Préparer un plan de continuité des affaires, soit une marche à suivre en cas d’interruption des services, est donc une bonne pratique (voir « Bien réagir en cas d’urgence », Esquisses, hiver 2018-2019). Il est aussi judicieux d’informer ses proches des différentes dispositions qui ont été prises, ajoute Stéphanie Caron. « Il faut en parler avec sa famille et ses amis, pour faire de la prévention et les sensibiliser aux mesures à mettre en place s’ils constatent certaines problématiques. »
L’idéal est donc de prévoir ces mécanismes le plus rapidement possible, bien avant d’avoir des soucis, et de collaborer avec d’autres, insiste Jean-Pierre Dumont. « C’est d’autant plus important d’être entouré qu’on est souvent très mauvais juge de sa propre situation. Ainsi, les autres peuvent déceler certaines choses qu’on ne voit pas nous-même, nous offrir leur aide.

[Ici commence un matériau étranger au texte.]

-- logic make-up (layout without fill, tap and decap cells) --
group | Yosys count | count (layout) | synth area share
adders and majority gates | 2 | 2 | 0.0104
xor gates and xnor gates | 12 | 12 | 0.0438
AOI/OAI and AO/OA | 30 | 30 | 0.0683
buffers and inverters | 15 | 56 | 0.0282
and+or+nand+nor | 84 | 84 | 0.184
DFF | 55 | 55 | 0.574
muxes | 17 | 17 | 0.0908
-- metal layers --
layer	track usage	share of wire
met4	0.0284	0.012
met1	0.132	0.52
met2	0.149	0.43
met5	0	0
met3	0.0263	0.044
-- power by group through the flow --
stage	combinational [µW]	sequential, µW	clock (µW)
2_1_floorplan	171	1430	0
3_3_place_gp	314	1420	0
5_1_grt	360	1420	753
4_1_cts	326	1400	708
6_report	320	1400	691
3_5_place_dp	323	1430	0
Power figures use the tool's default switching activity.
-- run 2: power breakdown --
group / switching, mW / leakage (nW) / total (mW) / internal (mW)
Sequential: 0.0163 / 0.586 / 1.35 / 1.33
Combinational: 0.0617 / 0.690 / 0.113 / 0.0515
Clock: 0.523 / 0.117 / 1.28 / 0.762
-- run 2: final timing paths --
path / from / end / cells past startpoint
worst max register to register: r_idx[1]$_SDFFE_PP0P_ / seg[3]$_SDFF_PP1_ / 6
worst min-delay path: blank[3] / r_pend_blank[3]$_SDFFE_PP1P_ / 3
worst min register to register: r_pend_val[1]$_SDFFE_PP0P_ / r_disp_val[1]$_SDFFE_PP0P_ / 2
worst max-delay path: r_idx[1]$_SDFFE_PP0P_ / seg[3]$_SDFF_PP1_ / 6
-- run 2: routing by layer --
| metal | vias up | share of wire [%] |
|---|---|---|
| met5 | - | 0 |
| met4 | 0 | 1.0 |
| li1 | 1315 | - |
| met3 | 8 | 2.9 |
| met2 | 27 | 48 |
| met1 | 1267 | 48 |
`config.mk`:
```
export PLATFORM = sky130hd
export DESIGN_NAME = acc_block_arbiter
export DESIGN_NICKNAME = d
export VERILOG_FILES = /design/src/rtl/acc_block_arbiter.sv
export SDC_FILE = /design/constraint.sdc
export NUM_CORES = 1
export LEC_CHECK = 0
export CAP_MARGIN = 20
export CORE_AREA = 10 10 255 257
export DETAILED_ROUTE_END_ITERATION = 16
export DIE_AREA = 0 0 265 267
export SETUP_SLACK_MARGIN = 0.02
export SLEW_MARGIN = 20
export SYNTH_ARGS = -nofsm -noshare
export SYNTH_HDL_FRONTEND = slang
export SYNTH_SLANG_ARGS = --single-unit
```
`constraint.sdc`:
```
create_clock -name clk -period 2.86 [get_ports clk]
set_clock_uncertainty 0.05 [all_clocks]
set_input_delay 0.286 -clock clk [delete_from_list [all_inputs] [get_ports clk]]
set_output_delay 0.286 -clock clk [all_outputs]
set_load 0.02 [all_outputs]
```
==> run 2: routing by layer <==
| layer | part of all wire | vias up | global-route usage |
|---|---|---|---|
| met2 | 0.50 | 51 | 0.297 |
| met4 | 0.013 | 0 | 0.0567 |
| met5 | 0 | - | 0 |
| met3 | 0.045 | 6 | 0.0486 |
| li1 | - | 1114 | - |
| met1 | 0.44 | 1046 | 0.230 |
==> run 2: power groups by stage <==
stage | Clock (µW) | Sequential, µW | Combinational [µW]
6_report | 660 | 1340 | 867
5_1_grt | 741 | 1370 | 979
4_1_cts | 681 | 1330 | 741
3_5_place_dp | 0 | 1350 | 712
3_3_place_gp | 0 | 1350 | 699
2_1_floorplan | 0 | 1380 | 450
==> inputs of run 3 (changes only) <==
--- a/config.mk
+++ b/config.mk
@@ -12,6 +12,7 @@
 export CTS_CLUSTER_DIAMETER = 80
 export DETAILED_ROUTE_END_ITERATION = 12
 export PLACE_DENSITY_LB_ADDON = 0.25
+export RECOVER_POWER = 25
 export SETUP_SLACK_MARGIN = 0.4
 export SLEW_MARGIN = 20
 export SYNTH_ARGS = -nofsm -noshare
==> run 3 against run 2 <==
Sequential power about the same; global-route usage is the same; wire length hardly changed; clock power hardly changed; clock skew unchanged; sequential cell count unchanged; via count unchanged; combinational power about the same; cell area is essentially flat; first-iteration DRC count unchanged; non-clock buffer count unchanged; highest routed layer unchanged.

Car se retirer au moment opportun, juger soi-même de sa condition, c’est beaucoup demander à quelqu’un. »
Quoi faire si ça vous arrive ?
- Consultez votre médecin si vous soupçonnez des pertes cognitives ou un problème de santé mentale qui nuisent au respect de vos obligations professionnelles.
- Si vous devez cesser de pratiquer :
- Informez vos proches des actions à prendre et avisez l’OAQ.
- Désignez un ou une cessionnaire de dossier (si ce n’est pas déjà fait).
- Vérifiez si le ou la cessionnaire est en mesure de reprendre les mandats inachevés.
- Informez vos clientes et clients que vous cessez de pratiquer, transmettez-leur les coordonnées de l’architecte cessionnaire et, le cas échéant, prévenez-les qu’il leur faudra trouver un ou une autre architecte pour terminer leur projet.
Que peut faire l’Ordre ?
Si un signalement ou l’inspection professionnelle révèle un problème d’inaptitude chez un ou une architecte, l’Ordre procédera à l’évaluation de la situation, explique Jean-Pierre Dumont. « Est-ce qu’il y a eu plusieurs plaintes ? Est-ce que cette situation porte préjudice à plusieurs clients ? Quelle est la gravité de ces atteintes ? De quel type de projet s’agit-il ? Est-ce qu’il y a une relève désignée ? Est-ce facile de confier cela à quelqu’un d’autre ? »
Selon l’état des lieux, l’Ordre pourra restreindre ou interrompre, temporairement ou non, le droit de pratique de l’architecte. Un examen médical peut aussi être exigé, même si ce recours est très rarement utilisé. Dans les cas les plus graves, des procédures disciplinaires peuvent être prises avec des sanctions allant jusqu’à la radiation temporaire ou permanente.